Requirement
Exact reproduction required: the lines below from the line with "hp-class=primary input to primary output" to the line with "nor4_1 | 19 |", both ends included, and no others.
-- Opening Marker --
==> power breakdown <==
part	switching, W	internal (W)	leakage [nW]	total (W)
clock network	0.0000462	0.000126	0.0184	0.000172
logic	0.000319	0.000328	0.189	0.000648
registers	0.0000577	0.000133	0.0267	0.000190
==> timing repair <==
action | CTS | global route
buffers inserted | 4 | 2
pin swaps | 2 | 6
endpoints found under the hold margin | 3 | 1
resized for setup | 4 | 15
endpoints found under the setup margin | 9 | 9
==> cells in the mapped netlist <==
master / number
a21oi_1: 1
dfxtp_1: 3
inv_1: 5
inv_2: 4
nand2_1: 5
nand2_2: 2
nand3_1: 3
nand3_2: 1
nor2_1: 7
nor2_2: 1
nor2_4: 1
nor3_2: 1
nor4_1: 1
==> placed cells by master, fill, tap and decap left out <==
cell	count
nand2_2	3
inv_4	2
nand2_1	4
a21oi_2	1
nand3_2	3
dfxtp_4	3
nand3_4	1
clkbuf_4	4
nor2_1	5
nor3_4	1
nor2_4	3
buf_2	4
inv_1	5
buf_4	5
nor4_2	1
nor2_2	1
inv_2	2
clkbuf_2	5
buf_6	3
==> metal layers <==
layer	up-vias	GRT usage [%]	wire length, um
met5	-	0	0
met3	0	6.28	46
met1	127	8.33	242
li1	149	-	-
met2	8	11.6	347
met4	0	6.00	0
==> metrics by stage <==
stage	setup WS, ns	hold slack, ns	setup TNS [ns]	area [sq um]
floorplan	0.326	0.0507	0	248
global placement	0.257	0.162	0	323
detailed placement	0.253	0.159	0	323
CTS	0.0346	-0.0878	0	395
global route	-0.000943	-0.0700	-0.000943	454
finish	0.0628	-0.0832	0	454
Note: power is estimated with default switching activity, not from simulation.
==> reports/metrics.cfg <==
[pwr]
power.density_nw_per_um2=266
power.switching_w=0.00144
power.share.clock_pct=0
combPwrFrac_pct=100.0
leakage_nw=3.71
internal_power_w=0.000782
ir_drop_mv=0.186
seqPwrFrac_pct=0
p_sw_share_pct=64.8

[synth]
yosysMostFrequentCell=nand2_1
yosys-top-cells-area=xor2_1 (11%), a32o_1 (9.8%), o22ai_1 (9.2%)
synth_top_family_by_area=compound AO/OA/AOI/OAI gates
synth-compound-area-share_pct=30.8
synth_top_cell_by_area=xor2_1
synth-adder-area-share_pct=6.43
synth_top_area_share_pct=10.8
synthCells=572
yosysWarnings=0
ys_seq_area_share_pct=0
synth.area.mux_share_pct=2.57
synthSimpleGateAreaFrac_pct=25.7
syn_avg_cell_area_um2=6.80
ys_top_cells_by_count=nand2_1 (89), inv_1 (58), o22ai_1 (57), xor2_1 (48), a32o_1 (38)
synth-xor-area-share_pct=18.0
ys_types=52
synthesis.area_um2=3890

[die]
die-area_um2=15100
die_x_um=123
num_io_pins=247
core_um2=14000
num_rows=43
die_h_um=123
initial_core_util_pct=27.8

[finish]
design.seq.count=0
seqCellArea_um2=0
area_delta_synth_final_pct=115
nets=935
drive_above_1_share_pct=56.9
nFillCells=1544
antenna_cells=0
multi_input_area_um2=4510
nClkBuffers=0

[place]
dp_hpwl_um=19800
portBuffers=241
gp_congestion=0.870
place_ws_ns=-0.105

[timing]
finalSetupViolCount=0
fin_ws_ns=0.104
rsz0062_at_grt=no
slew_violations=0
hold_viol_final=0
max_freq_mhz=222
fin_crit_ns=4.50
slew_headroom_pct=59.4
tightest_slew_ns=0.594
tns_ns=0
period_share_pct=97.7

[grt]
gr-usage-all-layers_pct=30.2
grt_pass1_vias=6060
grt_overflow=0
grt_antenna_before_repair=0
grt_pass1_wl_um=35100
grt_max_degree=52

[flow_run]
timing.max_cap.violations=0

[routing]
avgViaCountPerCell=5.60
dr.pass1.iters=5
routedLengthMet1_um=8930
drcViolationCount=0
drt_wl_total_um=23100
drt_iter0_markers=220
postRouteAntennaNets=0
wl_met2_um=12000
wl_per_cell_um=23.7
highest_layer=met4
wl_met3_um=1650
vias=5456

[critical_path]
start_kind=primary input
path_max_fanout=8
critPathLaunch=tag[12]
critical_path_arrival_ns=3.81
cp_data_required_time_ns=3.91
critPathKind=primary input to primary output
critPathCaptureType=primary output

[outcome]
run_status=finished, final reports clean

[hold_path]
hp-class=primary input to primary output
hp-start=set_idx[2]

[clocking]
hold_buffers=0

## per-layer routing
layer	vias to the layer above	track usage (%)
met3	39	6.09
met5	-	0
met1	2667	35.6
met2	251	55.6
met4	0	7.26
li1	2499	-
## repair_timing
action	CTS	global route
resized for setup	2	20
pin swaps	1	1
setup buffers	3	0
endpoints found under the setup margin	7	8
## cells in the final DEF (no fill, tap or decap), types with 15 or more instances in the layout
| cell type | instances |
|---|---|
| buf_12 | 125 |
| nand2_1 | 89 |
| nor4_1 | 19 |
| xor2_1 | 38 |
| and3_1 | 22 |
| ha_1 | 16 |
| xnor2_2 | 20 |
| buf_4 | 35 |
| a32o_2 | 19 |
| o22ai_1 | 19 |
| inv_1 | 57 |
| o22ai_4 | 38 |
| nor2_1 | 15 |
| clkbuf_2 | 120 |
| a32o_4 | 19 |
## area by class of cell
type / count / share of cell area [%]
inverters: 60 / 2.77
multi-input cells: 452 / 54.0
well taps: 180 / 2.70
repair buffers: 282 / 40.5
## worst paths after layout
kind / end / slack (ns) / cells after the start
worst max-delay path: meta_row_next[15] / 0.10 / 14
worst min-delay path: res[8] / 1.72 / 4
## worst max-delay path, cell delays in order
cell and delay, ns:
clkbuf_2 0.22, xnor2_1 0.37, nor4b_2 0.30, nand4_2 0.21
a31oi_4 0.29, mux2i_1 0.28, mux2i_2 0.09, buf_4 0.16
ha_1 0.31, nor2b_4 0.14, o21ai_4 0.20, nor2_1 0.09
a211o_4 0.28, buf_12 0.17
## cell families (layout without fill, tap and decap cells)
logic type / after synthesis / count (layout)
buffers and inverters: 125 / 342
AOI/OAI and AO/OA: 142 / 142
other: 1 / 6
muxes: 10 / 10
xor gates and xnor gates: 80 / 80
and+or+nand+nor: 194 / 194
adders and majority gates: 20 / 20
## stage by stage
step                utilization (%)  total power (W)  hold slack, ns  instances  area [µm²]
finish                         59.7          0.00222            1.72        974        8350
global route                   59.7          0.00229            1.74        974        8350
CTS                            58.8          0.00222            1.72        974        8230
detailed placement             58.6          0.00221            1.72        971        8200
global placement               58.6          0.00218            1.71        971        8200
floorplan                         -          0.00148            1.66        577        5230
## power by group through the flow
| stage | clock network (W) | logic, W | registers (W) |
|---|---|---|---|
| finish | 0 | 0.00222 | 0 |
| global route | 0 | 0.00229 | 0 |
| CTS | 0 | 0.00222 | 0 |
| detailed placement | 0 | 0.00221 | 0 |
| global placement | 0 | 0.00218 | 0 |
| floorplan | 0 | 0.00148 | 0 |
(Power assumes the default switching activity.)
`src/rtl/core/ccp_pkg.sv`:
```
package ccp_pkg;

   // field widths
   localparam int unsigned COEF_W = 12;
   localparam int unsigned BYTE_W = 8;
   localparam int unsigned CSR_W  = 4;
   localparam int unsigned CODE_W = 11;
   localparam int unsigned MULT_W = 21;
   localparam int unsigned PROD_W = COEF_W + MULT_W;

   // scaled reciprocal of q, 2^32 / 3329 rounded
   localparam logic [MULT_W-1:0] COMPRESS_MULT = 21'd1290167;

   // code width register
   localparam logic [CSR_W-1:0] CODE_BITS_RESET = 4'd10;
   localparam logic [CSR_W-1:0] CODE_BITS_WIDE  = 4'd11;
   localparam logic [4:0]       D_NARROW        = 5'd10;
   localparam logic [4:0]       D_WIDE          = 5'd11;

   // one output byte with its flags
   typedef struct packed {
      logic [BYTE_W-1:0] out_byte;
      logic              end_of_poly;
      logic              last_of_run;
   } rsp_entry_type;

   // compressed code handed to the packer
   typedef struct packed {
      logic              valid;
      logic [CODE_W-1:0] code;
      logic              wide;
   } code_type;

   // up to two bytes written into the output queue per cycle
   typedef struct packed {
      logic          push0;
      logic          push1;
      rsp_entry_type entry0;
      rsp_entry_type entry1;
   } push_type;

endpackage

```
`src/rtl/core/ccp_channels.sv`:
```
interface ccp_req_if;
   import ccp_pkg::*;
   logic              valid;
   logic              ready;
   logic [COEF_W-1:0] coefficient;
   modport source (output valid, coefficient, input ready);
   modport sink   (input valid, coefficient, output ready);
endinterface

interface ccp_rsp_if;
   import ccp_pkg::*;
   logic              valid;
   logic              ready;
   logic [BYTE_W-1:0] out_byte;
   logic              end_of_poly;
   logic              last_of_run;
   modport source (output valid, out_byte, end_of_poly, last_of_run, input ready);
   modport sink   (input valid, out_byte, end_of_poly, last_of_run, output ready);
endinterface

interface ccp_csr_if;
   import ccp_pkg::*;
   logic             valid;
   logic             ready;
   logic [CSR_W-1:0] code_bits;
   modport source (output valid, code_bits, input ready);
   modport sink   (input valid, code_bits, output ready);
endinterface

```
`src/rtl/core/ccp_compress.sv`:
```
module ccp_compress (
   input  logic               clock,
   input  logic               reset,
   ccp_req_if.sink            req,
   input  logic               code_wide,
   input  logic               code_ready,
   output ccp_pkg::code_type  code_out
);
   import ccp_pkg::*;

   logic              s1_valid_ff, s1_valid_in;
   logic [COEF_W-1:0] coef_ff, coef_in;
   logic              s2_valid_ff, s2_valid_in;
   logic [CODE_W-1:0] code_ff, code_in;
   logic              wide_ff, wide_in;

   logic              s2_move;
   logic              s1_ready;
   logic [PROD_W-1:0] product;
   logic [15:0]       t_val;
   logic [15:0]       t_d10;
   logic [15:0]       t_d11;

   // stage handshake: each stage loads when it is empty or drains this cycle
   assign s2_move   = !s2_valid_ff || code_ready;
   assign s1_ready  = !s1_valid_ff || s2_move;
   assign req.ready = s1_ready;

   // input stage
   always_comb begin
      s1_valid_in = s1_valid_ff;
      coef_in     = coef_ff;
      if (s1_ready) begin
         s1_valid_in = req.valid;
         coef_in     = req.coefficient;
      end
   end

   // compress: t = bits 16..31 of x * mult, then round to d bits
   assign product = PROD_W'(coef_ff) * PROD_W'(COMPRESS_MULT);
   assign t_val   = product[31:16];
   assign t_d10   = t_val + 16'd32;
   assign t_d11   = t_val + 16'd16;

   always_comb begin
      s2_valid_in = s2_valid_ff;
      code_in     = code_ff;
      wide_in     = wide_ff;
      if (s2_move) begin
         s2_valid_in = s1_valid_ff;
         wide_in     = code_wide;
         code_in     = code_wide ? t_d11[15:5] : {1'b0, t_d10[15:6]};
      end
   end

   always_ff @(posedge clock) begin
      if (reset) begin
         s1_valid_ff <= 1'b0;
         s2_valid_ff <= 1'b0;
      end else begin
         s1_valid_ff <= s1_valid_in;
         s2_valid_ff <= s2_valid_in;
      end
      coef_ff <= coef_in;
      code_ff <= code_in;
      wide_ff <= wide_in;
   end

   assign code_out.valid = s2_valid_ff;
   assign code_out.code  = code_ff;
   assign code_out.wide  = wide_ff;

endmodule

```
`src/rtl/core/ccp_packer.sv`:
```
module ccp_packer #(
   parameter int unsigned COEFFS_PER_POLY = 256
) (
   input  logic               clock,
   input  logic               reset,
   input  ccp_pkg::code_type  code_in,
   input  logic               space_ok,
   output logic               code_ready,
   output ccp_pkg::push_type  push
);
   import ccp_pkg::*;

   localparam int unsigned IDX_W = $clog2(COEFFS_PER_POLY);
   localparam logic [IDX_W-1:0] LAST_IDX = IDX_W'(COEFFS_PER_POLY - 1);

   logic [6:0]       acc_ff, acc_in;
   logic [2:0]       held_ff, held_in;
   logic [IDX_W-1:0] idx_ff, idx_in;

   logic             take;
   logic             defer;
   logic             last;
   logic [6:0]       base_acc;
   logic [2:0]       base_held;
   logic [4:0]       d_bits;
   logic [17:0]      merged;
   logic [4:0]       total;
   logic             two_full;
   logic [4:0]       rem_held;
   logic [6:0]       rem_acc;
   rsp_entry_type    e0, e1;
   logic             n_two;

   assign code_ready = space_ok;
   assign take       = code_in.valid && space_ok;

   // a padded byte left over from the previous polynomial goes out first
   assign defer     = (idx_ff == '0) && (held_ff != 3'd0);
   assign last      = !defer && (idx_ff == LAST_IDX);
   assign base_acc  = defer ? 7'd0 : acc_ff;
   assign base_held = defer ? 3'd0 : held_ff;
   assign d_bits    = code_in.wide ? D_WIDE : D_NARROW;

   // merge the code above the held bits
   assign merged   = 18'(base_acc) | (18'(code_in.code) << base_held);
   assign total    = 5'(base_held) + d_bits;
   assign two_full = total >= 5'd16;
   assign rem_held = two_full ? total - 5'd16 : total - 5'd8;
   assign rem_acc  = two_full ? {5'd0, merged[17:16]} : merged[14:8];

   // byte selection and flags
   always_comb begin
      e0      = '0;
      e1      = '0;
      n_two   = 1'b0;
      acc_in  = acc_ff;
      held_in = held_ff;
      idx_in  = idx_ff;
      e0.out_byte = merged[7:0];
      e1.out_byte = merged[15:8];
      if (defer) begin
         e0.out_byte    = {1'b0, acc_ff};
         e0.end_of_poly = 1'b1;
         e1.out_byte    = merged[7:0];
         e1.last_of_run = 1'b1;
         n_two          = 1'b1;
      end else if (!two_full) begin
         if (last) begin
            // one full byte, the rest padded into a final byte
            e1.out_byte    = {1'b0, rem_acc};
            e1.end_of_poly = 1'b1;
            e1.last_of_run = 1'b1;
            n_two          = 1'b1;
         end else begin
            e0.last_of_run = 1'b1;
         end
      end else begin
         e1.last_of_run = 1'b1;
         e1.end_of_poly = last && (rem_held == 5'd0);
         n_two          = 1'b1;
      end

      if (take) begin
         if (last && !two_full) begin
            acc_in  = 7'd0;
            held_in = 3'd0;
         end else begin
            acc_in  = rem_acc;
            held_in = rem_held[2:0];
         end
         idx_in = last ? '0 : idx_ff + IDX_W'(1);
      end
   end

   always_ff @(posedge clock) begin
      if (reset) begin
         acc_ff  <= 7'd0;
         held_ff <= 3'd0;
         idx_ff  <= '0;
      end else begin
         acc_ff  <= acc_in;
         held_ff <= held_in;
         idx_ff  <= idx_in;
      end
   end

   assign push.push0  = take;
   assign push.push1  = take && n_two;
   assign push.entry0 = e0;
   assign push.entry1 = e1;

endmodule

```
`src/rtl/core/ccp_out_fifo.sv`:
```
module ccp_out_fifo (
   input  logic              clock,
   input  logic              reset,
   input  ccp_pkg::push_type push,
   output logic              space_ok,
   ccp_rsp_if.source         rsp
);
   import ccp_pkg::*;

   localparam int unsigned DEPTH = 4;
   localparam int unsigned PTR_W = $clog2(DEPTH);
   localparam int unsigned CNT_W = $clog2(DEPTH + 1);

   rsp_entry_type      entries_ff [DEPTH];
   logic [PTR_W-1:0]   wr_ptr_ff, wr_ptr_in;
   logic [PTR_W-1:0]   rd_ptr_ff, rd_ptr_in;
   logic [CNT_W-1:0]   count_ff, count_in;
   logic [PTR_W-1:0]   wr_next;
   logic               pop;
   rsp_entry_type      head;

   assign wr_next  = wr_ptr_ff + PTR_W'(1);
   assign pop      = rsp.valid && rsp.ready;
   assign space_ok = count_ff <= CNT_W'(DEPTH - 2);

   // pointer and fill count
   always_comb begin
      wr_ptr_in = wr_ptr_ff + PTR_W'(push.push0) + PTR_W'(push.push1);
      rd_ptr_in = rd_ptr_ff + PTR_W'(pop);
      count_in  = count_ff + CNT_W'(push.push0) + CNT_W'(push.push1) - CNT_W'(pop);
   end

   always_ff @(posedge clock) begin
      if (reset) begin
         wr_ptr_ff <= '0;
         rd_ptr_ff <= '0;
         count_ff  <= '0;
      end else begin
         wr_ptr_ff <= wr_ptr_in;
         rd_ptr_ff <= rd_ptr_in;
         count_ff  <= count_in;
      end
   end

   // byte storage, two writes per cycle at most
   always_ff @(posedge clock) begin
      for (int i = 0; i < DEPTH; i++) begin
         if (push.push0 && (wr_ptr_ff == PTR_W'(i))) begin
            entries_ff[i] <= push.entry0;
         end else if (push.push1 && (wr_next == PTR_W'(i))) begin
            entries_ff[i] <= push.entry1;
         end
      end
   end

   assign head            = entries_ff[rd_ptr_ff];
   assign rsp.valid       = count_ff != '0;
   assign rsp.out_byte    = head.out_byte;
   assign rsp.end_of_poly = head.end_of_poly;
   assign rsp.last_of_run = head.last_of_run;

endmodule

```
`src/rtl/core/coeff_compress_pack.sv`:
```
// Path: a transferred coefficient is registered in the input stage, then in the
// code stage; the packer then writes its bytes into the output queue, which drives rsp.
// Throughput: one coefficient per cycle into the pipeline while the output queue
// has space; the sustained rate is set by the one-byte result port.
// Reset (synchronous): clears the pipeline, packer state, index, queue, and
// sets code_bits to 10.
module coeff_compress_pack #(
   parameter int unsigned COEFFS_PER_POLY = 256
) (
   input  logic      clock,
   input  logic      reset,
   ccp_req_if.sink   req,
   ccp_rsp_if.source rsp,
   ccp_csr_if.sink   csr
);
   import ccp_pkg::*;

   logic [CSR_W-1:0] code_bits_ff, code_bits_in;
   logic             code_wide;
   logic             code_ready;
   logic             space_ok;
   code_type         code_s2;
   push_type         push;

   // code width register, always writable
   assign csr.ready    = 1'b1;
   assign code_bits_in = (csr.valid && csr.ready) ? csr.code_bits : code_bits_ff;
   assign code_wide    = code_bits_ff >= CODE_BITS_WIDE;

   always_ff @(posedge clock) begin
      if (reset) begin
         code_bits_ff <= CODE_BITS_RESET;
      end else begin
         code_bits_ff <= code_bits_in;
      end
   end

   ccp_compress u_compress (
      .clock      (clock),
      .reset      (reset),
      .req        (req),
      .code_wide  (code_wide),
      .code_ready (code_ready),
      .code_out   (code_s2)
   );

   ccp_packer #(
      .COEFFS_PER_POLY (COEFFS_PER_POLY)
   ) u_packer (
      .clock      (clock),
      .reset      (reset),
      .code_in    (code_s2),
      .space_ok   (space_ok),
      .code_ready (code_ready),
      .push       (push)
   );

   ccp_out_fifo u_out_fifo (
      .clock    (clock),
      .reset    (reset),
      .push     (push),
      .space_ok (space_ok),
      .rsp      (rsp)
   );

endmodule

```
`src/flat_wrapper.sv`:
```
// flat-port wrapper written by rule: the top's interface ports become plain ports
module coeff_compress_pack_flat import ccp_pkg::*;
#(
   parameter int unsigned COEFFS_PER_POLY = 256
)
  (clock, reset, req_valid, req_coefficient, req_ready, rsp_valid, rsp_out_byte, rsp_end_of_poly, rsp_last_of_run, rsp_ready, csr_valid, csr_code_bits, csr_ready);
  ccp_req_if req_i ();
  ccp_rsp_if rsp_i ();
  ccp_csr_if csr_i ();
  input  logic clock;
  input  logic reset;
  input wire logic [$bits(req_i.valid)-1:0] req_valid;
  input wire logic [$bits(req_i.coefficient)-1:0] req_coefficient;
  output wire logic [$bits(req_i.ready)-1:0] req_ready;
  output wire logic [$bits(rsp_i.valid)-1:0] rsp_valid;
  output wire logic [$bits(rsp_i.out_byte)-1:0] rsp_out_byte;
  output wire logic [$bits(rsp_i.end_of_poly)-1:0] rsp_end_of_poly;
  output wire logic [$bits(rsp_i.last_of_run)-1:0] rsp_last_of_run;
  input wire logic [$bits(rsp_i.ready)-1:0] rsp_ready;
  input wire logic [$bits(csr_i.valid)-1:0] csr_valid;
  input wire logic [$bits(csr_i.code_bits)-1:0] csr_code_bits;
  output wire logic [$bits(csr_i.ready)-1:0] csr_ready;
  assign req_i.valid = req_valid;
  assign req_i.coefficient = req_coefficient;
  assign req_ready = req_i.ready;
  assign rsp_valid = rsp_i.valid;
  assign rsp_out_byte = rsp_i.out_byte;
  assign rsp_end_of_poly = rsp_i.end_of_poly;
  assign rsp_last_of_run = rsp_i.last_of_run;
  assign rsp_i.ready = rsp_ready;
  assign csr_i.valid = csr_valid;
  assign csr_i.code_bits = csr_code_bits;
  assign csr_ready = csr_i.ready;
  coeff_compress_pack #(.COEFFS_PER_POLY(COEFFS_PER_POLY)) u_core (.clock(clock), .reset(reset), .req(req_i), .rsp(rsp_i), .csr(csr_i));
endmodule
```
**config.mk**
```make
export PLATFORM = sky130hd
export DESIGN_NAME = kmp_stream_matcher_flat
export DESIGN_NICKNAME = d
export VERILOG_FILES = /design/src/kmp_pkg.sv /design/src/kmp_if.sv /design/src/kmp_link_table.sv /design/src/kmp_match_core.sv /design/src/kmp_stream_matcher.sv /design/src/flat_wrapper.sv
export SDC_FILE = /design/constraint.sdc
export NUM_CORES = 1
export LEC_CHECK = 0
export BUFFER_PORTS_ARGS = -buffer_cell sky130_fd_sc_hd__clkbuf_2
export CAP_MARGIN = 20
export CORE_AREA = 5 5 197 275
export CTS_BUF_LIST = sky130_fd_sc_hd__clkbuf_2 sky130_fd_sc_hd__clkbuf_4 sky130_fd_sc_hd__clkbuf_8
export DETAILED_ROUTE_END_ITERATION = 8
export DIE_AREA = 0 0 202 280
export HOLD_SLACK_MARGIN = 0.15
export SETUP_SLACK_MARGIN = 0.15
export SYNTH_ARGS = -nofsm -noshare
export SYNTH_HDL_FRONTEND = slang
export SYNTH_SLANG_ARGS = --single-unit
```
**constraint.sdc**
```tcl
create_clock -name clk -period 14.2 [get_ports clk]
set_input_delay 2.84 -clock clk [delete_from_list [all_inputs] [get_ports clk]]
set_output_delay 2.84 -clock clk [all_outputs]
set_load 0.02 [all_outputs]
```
-- Closing Marker --
Answer section
hp-class=primary input to primary output
hp-start=set_idx[2]

[clocking]
hold_buffers=0

## per-layer routing
layer	vias to the layer above	track usage (%)
met3	39	6.09
met5	-	0
met1	2667	35.6
met2	251	55.6
met4	0	7.26
li1	2499	-
## repair_timing
action	CTS	global route
resized for setup	2	20
pin swaps	1	1
setup buffers	3	0
endpoints found under the setup margin	7	8
## cells in the final DEF (no fill, tap or decap), types with 15 or more instances in the layout
| cell type | instances |
|---|---|
| buf_12 | 125 |
| nand2_1 | 89 |
| nor4_1 | 19 |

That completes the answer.